- [EXERCISE GOAL]
From the data, copy out every line in which the word "logic" appears.
========================================
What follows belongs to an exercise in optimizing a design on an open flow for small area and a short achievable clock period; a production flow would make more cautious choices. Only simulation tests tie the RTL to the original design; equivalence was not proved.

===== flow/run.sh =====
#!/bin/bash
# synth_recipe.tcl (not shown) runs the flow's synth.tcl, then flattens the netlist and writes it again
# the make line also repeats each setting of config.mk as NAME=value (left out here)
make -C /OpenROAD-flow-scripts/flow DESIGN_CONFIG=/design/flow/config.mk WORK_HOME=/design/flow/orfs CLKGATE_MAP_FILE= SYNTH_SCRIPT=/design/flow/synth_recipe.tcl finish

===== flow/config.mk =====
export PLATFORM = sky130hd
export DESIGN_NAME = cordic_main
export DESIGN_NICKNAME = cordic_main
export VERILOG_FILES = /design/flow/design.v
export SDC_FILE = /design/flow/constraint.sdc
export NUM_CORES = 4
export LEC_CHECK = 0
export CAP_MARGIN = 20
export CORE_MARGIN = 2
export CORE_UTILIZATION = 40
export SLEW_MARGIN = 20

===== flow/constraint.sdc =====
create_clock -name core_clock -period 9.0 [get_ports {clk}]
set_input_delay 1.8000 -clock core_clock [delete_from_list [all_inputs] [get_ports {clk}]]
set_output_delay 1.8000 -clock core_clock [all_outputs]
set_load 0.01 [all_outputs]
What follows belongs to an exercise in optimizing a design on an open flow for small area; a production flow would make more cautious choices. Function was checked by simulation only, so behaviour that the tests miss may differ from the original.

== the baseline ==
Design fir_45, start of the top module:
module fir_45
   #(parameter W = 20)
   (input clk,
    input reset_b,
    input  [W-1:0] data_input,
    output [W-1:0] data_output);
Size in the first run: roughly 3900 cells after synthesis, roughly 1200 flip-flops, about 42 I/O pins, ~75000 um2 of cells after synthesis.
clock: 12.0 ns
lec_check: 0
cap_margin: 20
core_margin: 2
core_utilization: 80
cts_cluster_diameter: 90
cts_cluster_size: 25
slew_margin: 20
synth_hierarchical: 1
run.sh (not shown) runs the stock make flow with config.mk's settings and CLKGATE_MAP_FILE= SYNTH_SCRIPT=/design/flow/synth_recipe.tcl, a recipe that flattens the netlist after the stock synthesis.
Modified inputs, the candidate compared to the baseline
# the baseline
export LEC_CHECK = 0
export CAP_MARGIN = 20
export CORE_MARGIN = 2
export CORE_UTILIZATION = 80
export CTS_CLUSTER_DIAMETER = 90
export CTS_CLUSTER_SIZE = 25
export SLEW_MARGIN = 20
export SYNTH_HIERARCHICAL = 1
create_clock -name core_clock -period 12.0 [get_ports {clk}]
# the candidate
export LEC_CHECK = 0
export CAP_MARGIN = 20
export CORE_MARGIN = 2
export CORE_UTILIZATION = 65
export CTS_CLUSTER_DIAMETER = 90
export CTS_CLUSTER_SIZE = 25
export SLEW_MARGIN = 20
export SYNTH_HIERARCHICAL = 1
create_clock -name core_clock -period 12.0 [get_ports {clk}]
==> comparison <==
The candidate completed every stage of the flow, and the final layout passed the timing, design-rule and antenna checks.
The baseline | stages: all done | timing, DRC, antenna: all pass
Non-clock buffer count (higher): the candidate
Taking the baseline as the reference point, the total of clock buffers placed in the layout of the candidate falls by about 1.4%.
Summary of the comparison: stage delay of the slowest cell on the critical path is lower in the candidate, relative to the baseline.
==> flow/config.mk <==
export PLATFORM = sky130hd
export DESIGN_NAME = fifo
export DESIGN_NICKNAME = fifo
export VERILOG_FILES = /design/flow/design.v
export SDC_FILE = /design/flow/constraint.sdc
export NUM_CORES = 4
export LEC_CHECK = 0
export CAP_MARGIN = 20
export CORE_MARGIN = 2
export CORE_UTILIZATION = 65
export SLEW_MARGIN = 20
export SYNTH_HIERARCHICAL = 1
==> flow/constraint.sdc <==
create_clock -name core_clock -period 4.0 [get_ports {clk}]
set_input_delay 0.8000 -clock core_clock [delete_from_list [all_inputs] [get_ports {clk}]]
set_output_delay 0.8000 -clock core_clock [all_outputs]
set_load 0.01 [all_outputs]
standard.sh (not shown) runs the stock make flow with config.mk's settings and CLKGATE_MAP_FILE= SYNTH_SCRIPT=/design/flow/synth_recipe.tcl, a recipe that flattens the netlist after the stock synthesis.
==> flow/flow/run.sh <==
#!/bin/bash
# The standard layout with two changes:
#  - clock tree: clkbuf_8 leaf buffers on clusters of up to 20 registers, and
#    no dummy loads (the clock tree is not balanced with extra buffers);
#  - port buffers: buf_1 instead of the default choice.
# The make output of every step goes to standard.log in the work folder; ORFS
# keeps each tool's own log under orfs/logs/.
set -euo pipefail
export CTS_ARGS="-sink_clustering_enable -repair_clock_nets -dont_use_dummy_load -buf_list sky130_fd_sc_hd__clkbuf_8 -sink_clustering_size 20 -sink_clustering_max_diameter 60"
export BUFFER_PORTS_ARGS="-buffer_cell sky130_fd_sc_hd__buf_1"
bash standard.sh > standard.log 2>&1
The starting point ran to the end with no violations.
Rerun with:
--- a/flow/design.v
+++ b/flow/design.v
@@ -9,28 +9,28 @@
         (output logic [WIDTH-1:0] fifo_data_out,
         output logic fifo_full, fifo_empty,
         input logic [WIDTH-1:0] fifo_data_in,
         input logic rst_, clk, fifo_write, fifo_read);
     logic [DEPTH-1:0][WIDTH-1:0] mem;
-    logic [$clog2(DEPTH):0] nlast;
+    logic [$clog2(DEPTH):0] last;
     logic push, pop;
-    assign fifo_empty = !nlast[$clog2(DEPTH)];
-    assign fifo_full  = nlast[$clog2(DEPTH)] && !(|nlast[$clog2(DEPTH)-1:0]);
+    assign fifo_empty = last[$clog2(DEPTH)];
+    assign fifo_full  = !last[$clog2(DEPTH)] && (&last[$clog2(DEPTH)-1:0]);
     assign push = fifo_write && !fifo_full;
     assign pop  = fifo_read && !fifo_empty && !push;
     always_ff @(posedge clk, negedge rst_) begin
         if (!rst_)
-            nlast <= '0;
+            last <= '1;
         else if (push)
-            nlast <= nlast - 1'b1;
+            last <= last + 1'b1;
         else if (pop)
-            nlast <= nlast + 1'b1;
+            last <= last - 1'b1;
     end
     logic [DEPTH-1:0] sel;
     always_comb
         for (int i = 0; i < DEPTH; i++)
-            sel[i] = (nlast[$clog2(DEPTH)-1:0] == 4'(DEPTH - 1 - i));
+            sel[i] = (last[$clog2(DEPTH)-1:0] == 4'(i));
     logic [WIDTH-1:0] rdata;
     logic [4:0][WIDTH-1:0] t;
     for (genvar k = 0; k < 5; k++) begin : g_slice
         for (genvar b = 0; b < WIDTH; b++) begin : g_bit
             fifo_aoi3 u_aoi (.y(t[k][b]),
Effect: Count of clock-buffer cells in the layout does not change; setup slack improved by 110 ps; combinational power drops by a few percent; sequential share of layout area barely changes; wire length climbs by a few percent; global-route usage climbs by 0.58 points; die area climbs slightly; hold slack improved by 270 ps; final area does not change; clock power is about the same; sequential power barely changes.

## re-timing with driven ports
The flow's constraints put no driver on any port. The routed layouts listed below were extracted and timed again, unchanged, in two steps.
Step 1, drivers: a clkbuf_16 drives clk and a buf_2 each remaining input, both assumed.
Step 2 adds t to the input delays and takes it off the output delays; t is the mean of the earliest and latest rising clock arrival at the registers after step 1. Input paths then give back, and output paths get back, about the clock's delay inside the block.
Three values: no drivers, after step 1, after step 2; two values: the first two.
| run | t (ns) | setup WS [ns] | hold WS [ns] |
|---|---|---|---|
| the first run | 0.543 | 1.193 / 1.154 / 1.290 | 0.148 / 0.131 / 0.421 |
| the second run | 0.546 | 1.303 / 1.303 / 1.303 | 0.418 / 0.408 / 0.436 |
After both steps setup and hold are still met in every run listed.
========================================
- [EXERCISE OUTPUT]
         (output logic [WIDTH-1:0] fifo_data_out,
         output logic fifo_full, fifo_empty,
         input logic [WIDTH-1:0] fifo_data_in,
         input logic rst_, clk, fifo_write, fifo_read);
     logic [DEPTH-1:0][WIDTH-1:0] mem;
-    logic [$clog2(DEPTH):0] nlast;
+    logic [$clog2(DEPTH):0] last;
     logic push, pop;
     logic [DEPTH-1:0] sel;
     logic [WIDTH-1:0] rdata;
     logic [4:0][WIDTH-1:0] t;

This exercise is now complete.